Radiographic imaging was performed in n = 41 (82%) of the patients, revealing bilateral lung involvement in n = 26 of those patients (64%), and unilateral in n = 7 (17%). In n = 8 (19%) of the older adults, no abnormalities were found in radiographic imaging. Consolidations were the most commonly described findings (n = 38 (76%)), followed by occasional ground-glass opacities (GGO) (n = 10 (24%)) and pleural effusion (n = 9 (22%)).

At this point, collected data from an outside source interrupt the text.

==> src/source/dwconv_consts.svh <==
`ifndef DWCONV_CONSTS_SVH
`define DWCONV_CONSTS_SVH

// channel and window geometry
`define DW_CHANNELS 8
`define DW_TAPS 9

// pixel and accumulator widths
`define DW_ACT_W 8
`define DW_ACC_W 32

// output width, one unsigned byte per channel
`define DW_OUT_W 8

// requantization, four fraction bits in the output format
`define DW_FRAC_SHIFT 4
// 6.0 with four fraction bits
`define DW_RELU_CAP 96

// result buffer entries
`define DW_FIFO_DEPTH 4

// capture register plus four adder tree stages
`define DW_PIPE_LAT 5

`endif
==> src/source/dwconv_pkg.sv <==
`default_nettype none

`include "dwconv_consts.svh"

package dwconv_pkg;

  // one signed input pixel
  typedef logic signed [`DW_ACT_W-1:0] act_t;

  // all windows of all channels, channel 0 in the low bits
  typedef logic [`DW_CHANNELS*`DW_TAPS*`DW_ACT_W-1:0] window_t;

  // per-channel sum
  typedef logic signed [`DW_ACC_W-1:0] acc_t;

  // one requantized output
  typedef logic [`DW_OUT_W-1:0] out_act_t;

  // packed output word, channel 0 in the low byte
  typedef logic [`DW_CHANNELS*`DW_OUT_W-1:0] out_word_t;

  // input side four-phase handshake
  typedef enum logic {
    in_idle,
    in_ack_hi
  } in_state_e;

  // output side four-phase handshake
  typedef enum logic [1:0] {
    out_idle,
    out_req_hi,
    out_wait_low
  } out_state_e;

endpackage

`default_nettype wire

==> src/source/dwconv_ctrl.sv <==
`timescale 1ns/10ps
`default_nettype none

`include "dwconv_consts.svh"

module dwconv_ctrl (
  input  logic clk,
  input  logic rstn,
  input  logic in_req,
  input  logic out_ack,
  input  logic fifo_empty,
  output logic in_ack,
  output logic out_req,
  output logic capture,
  output logic fifo_push,
  output logic fifo_pop
);

  localparam int CW = $clog2(`DW_FIFO_DEPTH + 1);

  dwconv_pkg::in_state_e  in_state;
  dwconv_pkg::out_state_e out_state;

  // windows in the pipeline plus entries held in the buffer
  logic [CW-1:0] credit_cnt;
  logic          credit_ok;

  // one bit per pipeline stage, tracks valid windows
  logic [`DW_PIPE_LAT-1:0] pipe_v;

  assign credit_ok = (credit_cnt < CW'(`DW_FIFO_DEPTH));

  // accept only a fresh request, and only with a free buffer slot
  assign capture = (in_state == dwconv_pkg::in_idle) && in_req && credit_ok;

  assign in_ack = (in_state == dwconv_pkg::in_ack_hi);

  // input handshake
  always_ff @(posedge clk) begin
    if (!rstn) begin
      in_state <= dwconv_pkg::in_idle;
    end else begin
      case (in_state)
        dwconv_pkg::in_idle: begin
          if (capture) begin
            in_state <= dwconv_pkg::in_ack_hi;
          end
        end
        dwconv_pkg::in_ack_hi: begin
          // sender has dropped req, release ack
          if (!in_req) begin
            in_state <= dwconv_pkg::in_idle;
          end
        end
        default: in_state <= dwconv_pkg::in_idle;
      endcase
    end
  end

  // valid travels alongside the window data
  always_ff @(posedge clk) begin
    if (!rstn) begin
      pipe_v <= '0;
    end else begin
      pipe_v <= {pipe_v[`DW_PIPE_LAT-2:0], capture};
    end
  end

  assign fifo_push = pipe_v[`DW_PIPE_LAT-1];

  // head leaves the buffer when the receiver acknowledges it
  assign fifo_pop = (out_state == dwconv_pkg::out_req_hi) && out_ack;

  assign out_req = (out_state == dwconv_pkg::out_req_hi);

  // output handshake
  always_ff @(posedge clk) begin
    if (!rstn) begin
      out_state <= dwconv_pkg::out_idle;
    end else begin
      case (out_state)
        dwconv_pkg::out_idle: begin
          if (!fifo_empty && !out_ack) begin
            out_state <= dwconv_pkg::out_req_hi;
          end
        end
        dwconv_pkg::out_req_hi: begin
          if (out_ack) begin
            out_state <= dwconv_pkg::out_wait_low;
          end
        end
        dwconv_pkg::out_wait_low: begin
          // receiver must release ack before the next request
          if (!out_ack) begin
            out_state <= dwconv_pkg::out_idle;
          end
        end
        default: out_state <= dwconv_pkg::out_idle;
      endcase
    end
  end

  // credit count, up on accept and down on pop
  always_ff @(posedge clk) begin
    if (!rstn) begin
      credit_cnt <= '0;
    end else begin
      case ({capture, fifo_pop})
        2'b10:   credit_cnt <= credit_cnt + CW'(1);
        2'b01:   credit_cnt <= credit_cnt - CW'(1);
        default: credit_cnt <= credit_cnt;
      endcase
    end
  end

endmodule

`default_nettype wire
<file path="config.mk">
export PLATFORM = sky130hd
export DESIGN_NAME = msi_xlate
export DESIGN_NICKNAME = d
export VERILOG_FILES = /design/src/common/sv39_pkg.sv /design/src/common/iommu_pkg.sv /design/src/rtl/msi_xlate.sv
export SDC_FILE = /design/constraint.sdc
export NUM_CORES = 1
export LEC_CHECK = 0
export BUFFER_PORTS_ARGS = -buffer_cell sky130_fd_sc_hd__buf_2
export CORE_MARGIN = 2
export CORE_UTILIZATION = 40
export DETAILED_ROUTE_END_ITERATION = 10
export MAX_ROUTING_LAYER = met4
export PLACE_DENSITY_LB_ADDON = 0.08
export SLEW_MARGIN = 20
export SYNTH_ARGS = -nofsm -noshare
export SYNTH_HDL_FRONTEND = slang
export SYNTH_SLANG_ARGS = --single-unit
</file>
<file path="constraint.sdc">
create_clock -name vclk -period 49.6
set_clock_uncertainty 0.05 [all_clocks]
set_input_delay 2.48 -clock vclk [all_inputs]
set_output_delay 2.48 -clock vclk [all_outputs]
set_load 0.03 [all_outputs]
</file>
<file path="src/common/sv39_pkg.sv">
//##########################################################################
// Sv39 page-table format for the IOMMU page table walker
// Address and page number widths, the PTE layout,
// page levels and the walker states
//##########################################################################

package sv39_pkg;

    // Address widths
    localparam int unsigned VA_W    = 39;
    localparam int unsigned PA_W    = 56;

    // Page numbers and context tags
    localparam int unsigned PPN_W   = 44;
    localparam int unsigned VPN_W   = 27;
    localparam int unsigned PSCID_W = 20;

    // Sv39 PTE, most significant field first
    typedef struct packed {
        logic [9:0]       reserved;
        logic [PPN_W-1:0] ppn;
        logic [1:0]       rsw;
        logic             d;
        logic             a;
        logic             g;
        logic             u;
        logic             x;
        logic             w;
        logic             r;
        logic             v;
    } pte_t;

    // LVL1 maps 1G pages, LVL2 2M pages, LVL3 4K pages
    typedef enum logic [1:0] {
        LVL1,
        LVL2,
        LVL3
    } ptw_lvl_e;

    typedef enum logic [1:0] {
        IDLE,
        MEM_ACCESS,
        PTE_LOOKUP,
        PROPAGATE_ERROR
    } ptw_state_e;

endpackage

</file>
<file path="src/common/iommu_pkg.sv">
//##########################################################################
// IOMMU fault cause codes and MSI write-through PTE layout
// Also the widths of the MSI PTE fields and of the
// interrupt file number
//##########################################################################

package iommu_pkg;

    localparam int unsigned CAUSE_W     = 12;
    localparam int unsigned IMSIC_NUM_W = 8;

    // MSI PTE field widths
    localparam int unsigned MSI_PPN_W  = 44;
    localparam int unsigned MSI_RSV1_W = 7;
    localparam int unsigned MSI_RSV2_W = 9;

    // Fault causes reported to the IOMMU
    localparam logic [CAUSE_W-1:0] INSTR_ACCESS_FAULT    = 12'd1;
    localparam logic [CAUSE_W-1:0] LOAD_PAGE_FAULT       = 12'd13;
    localparam logic [CAUSE_W-1:0] STORE_PAGE_FAULT      = 12'd15;
    localparam logic [CAUSE_W-1:0] TRANS_TYPE_DISALLOWED = 12'd260;
    localparam logic [CAUSE_W-1:0] MSI_PTE_INVALID       = 12'd262;
    localparam logic [CAUSE_W-1:0] MSI_PTE_MISCONFIGURED = 12'd263;
    localparam logic [CAUSE_W-1:0] PT_DATA_CORRUPTION    = 12'd274;

    typedef enum logic [1:0] {
        MSI_MRIF          = 2'd1,
        MSI_WRITE_THROUGH = 2'd3
    } msi_mode_e;

    // Write-through MSI PTE, most significant field first
    typedef struct packed {
        logic                  c;
        logic [MSI_RSV2_W-1:0] reserved_2;
        logic [MSI_PPN_W-1:0]  ppn;
        logic [MSI_RSV1_W-1:0] reserved_1;
        msi_mode_e             m;
        logic                  v;
    } msi_pte_t;

endpackage

</file>
<file path="src/rtl/msi_xlate.sv">
//##########################################################################
// MSI write-through translation helpers
// IMSIC address match, interrupt file number extraction,
// MSI PTE address and MSI PTE fault checks
//##########################################################################

`timescale 1ns/1ps

module msi_xlate
    import sv39_pkg::*;
    import iommu_pkg::*;
(
    input  logic [PPN_W-1:0]   cand_ppn_i,
    input  logic               is_store_i,
    input  logic               is_rx_i,
    input  logic               msi_en_i,
    input  logic [PPN_W-1:0]   msiptp_ppn_i,
    input  logic [VPN_W-1:0]   msi_mask_i,
    input  logic [VPN_W-1:0]   msi_pattern_i,
    input  logic [63:0]        r_data_i,
    output logic               msi_hit_o,
    output logic [PA_W-1:0]    msi_pptr_o,
    output logic               msi_fault_o,
    output logic [CAUSE_W-1:0] msi_cause_o
);

    logic [PPN_W-1:0]       mask_ext;
    logic [PPN_W-1:0]       pattern_ext;
    logic [IMSIC_NUM_W-1:0] file_num;
    msi_pte_t               msi_pte;

    // Upper page bits are never masked and the pattern has them clear
    assign mask_ext    = {{(PPN_W-VPN_W){1'b0}}, msi_mask_i};
    assign pattern_ext = {{(PPN_W-VPN_W){1'b0}}, msi_pattern_i};

    assign msi_hit_o = msi_en_i && is_store_i &&
                       ((cand_ppn_i & ~mask_ext) == (pattern_ext & ~mask_ext));

    // Pack candidate bits at set mask positions, lowest first
    always_comb begin
        int unsigned k;
        k        = 0;
        file_num = '0;
        for (int unsigned i = 0; i < VPN_W; i++) begin
            if (msi_mask_i[i]) begin
                if (k < IMSIC_NUM_W) begin
                    file_num[k] = cand_ppn_i[i];
                end
                k = k + 1;
            end
        end
    end

    // 16-byte MSI PTEs indexed by interrupt file number
    assign msi_pptr_o = {msiptp_ppn_i, 12'b0} |
                        {{(PA_W-IMSIC_NUM_W-4){1'b0}}, file_num, 4'b0};

    assign msi_pte = msi_pte_t'(r_data_i);

    // Later checks override earlier ones
    always_comb begin
        msi_fault_o = 1'b0;
        msi_cause_o = '0;
        if (!msi_pte.v || msi_pte.c) begin
            msi_fault_o = 1'b1;
            msi_cause_o = MSI_PTE_INVALID;
        end
        if ((|msi_pte.reserved_1) || (|msi_pte.reserved_2)) begin
            msi_fault_o = 1'b1;
            msi_cause_o = MSI_PTE_MISCONFIGURED;
        end
        if (is_rx_i) begin
            msi_fault_o = 1'b1;
            msi_cause_o = INSTR_ACCESS_FAULT;
        end
        // MRIF mode is not supported
        if (msi_pte.m != MSI_WRITE_THROUGH) begin
            msi_fault_o = 1'b1;
            msi_cause_o = TRANS_TYPE_DISALLOWED;
        end
    end

endmodule

</file>
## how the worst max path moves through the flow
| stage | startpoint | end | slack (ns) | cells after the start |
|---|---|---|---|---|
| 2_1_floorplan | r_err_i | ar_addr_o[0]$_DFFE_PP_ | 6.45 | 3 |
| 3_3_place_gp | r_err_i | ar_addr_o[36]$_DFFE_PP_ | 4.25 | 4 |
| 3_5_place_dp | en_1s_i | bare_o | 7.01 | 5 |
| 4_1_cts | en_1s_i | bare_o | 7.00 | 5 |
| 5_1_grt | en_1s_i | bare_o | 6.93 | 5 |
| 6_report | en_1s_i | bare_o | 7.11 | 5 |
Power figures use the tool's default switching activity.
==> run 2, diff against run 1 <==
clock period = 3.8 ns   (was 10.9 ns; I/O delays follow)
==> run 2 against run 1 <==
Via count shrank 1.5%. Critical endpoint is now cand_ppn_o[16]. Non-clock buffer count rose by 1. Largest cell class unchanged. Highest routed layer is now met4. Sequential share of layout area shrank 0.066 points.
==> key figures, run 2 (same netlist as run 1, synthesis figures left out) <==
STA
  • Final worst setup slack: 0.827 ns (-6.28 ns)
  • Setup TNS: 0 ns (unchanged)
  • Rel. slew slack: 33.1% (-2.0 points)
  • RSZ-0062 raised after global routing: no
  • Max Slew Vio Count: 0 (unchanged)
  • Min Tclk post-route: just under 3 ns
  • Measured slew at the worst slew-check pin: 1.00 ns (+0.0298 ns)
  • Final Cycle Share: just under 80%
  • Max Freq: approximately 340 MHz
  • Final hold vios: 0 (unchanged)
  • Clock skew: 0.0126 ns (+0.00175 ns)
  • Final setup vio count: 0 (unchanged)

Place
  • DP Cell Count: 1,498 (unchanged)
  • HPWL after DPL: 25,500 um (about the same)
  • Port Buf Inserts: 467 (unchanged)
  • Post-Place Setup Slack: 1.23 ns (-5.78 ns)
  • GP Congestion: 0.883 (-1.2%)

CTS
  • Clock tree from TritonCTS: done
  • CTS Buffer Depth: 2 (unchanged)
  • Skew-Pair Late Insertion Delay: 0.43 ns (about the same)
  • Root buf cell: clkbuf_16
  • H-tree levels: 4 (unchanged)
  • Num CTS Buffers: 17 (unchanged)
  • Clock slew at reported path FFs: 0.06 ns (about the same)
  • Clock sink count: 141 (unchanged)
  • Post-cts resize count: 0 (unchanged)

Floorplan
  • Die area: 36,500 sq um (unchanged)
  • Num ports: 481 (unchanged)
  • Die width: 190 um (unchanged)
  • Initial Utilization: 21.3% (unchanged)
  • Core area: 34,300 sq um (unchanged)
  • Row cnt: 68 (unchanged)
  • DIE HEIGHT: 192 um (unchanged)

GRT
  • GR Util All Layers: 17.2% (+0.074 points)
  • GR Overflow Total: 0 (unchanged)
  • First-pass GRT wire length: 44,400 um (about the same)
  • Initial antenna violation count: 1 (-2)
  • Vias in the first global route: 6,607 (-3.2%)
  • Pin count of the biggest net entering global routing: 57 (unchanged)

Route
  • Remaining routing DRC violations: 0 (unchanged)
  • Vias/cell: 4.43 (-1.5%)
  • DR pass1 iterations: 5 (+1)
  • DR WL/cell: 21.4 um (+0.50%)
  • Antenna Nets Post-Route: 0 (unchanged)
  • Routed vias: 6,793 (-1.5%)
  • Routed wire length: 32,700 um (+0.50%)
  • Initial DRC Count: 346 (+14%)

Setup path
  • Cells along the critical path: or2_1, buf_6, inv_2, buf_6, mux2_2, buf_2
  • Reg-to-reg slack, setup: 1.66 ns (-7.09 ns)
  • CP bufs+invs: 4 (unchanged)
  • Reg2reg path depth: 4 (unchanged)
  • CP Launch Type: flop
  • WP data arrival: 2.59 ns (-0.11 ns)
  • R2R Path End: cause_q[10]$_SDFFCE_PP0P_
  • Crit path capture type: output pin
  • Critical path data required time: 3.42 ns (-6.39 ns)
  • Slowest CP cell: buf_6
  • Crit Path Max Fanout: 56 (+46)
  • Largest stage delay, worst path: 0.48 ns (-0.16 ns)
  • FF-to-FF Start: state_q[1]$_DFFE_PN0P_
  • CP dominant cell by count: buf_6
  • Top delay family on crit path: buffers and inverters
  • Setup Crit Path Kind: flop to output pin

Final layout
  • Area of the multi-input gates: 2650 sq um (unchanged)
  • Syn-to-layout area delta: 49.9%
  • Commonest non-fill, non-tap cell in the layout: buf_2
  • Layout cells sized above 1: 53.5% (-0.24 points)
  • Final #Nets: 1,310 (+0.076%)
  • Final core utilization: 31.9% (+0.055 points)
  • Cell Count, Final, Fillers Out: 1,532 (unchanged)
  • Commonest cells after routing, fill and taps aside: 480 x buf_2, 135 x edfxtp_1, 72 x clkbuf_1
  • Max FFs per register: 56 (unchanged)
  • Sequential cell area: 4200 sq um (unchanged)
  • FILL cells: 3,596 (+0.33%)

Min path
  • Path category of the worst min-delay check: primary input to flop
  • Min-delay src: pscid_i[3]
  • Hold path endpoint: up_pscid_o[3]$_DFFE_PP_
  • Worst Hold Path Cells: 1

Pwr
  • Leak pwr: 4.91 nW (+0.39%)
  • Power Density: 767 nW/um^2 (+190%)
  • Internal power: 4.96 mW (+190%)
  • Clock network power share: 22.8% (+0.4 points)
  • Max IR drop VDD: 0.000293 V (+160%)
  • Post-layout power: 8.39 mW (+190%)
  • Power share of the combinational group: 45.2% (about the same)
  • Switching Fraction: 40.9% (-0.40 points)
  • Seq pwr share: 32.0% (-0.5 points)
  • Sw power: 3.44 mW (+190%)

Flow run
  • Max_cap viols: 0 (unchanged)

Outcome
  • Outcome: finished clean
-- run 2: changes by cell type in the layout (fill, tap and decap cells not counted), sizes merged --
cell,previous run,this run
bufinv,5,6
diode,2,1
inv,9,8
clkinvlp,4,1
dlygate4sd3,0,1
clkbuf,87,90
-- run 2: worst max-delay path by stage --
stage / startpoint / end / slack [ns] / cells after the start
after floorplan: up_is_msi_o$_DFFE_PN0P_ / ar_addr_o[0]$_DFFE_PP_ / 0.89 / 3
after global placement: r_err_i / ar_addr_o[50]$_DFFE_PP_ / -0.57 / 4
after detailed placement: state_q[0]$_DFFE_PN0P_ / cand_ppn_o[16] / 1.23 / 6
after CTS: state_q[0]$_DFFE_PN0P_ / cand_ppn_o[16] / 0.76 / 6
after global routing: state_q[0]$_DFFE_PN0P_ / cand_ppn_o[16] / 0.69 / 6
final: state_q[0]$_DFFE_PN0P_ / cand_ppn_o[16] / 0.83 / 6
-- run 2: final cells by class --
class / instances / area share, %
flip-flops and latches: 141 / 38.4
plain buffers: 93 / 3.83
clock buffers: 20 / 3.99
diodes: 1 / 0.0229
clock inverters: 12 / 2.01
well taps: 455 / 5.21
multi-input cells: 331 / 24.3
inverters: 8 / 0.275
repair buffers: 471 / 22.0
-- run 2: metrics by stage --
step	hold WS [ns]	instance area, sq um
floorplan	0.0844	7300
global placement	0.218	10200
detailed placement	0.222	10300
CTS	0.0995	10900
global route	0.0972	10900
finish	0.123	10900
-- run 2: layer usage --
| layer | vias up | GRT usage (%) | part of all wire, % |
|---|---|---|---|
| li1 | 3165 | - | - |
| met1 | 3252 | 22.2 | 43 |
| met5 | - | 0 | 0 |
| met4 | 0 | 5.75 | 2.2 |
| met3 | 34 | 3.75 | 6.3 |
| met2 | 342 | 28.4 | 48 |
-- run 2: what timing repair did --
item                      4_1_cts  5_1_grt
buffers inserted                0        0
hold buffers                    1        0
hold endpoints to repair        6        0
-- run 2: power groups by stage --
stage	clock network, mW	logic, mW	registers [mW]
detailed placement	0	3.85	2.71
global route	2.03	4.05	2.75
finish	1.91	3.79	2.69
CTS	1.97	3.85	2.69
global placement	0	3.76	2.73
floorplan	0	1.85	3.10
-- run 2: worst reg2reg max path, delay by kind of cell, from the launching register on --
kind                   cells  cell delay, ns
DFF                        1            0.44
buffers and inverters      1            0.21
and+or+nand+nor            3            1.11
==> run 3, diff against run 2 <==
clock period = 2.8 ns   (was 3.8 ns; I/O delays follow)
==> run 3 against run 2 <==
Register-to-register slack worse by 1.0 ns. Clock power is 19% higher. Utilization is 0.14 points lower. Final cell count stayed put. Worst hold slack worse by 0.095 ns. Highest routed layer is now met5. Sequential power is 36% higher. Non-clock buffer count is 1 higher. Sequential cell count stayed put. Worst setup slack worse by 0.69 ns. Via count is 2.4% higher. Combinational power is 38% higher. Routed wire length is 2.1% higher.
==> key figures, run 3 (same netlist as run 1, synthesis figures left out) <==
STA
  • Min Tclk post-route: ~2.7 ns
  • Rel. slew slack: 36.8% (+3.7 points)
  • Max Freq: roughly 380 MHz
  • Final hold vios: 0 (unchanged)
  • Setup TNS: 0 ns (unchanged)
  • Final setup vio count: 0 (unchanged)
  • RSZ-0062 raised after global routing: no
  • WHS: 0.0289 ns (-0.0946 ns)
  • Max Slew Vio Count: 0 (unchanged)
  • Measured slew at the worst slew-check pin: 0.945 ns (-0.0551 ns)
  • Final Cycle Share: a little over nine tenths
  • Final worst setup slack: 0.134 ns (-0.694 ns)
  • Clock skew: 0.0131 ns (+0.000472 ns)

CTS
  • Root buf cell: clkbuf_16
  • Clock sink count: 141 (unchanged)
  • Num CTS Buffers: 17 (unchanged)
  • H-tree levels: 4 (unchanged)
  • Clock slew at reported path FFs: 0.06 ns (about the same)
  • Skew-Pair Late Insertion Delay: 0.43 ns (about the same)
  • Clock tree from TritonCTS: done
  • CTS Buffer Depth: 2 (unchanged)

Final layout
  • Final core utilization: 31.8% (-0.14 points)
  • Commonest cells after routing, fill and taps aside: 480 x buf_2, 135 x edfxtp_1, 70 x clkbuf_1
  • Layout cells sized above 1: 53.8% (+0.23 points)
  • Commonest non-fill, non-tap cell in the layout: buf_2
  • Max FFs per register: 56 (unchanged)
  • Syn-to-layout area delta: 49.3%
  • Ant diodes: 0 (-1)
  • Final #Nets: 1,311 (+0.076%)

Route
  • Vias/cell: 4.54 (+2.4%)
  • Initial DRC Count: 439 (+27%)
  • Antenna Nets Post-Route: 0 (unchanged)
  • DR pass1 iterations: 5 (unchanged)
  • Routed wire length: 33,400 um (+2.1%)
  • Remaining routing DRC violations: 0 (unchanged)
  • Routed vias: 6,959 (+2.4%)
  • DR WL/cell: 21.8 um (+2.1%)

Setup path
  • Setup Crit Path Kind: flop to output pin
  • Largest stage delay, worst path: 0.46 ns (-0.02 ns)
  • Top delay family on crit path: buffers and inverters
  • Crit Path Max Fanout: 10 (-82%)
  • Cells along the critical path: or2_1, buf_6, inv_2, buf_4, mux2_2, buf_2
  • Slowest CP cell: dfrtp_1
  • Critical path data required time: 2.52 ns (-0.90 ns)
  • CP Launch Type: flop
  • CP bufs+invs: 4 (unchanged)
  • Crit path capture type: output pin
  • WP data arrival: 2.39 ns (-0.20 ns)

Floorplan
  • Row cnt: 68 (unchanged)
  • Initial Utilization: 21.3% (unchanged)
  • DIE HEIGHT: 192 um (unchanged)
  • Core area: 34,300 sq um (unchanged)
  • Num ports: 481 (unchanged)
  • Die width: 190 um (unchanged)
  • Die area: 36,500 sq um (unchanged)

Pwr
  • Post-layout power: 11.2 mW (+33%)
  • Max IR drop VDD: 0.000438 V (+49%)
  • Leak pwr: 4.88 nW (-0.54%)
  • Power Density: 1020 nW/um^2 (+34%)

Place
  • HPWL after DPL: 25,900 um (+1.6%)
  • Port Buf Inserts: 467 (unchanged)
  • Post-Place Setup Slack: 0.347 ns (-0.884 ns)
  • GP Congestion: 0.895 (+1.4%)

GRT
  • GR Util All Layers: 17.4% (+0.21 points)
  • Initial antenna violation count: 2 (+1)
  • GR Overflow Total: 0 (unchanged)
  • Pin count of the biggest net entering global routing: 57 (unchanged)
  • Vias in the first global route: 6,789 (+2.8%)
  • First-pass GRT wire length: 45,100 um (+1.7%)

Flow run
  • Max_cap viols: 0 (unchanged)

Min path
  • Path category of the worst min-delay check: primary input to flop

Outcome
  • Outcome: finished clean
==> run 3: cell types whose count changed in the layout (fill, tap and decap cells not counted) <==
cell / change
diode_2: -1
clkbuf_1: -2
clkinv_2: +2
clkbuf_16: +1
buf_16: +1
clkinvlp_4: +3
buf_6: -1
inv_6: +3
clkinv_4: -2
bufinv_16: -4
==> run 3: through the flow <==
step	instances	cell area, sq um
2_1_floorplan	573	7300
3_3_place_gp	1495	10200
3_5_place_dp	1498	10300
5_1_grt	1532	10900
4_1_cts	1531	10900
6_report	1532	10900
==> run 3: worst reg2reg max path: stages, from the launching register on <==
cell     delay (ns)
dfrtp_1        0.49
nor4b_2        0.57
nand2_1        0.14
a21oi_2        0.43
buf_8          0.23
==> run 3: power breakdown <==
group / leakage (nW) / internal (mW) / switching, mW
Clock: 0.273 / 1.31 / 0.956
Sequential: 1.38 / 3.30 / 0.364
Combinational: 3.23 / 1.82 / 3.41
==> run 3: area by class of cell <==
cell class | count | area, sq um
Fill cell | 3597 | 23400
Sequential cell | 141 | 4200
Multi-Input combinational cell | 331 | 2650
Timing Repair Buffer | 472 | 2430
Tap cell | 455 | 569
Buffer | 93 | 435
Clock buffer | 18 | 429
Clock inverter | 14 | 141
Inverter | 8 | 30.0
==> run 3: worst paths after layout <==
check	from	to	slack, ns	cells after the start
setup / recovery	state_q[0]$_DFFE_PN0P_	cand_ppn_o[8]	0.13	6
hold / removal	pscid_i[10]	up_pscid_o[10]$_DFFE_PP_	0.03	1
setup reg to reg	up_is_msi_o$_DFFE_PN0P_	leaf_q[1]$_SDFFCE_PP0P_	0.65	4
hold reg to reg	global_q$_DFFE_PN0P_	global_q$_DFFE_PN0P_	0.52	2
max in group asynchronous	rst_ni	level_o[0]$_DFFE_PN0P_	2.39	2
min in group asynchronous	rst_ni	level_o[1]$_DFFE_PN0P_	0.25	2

A combination treatment regimen (more than one type of pharmacotherapy) was employed in all but two patients during their stay in the hospital. Antiviral therapy was administered in n = 17 (34%) of the patients, including mainly lopinavir/ritonavir (n = 12 (24%)) and, to a lesser extent, oseltamivir (n = 4 (8%)) and valganciclovir (n = 1 (2%)). An aminoquinoline derivative, chloroquine, was prescribed to n = 43 patients (86%). Antibiotic therapy was prescribed in all but four patients. Among antibiotics, macrolides and cephalosporins were most commonly used (n = 29 (58%) and n = 24 (48%), respectively). Other antibiotics used included glycopeptide antibiotics (n = 1 (2%)), carbapenem-type antibiotics (n = 10 (20%)), oxazolidinones (n = 3 (6%)), and tetracyclines (n = 1 (2%)). As many as n = 24 patients were treated with two different antibiotics and n = 2 patients with three. Anticoagulants were also given accordingly (n = 36 (72%)); among them, n = 4 were treated with oral anticoagulants.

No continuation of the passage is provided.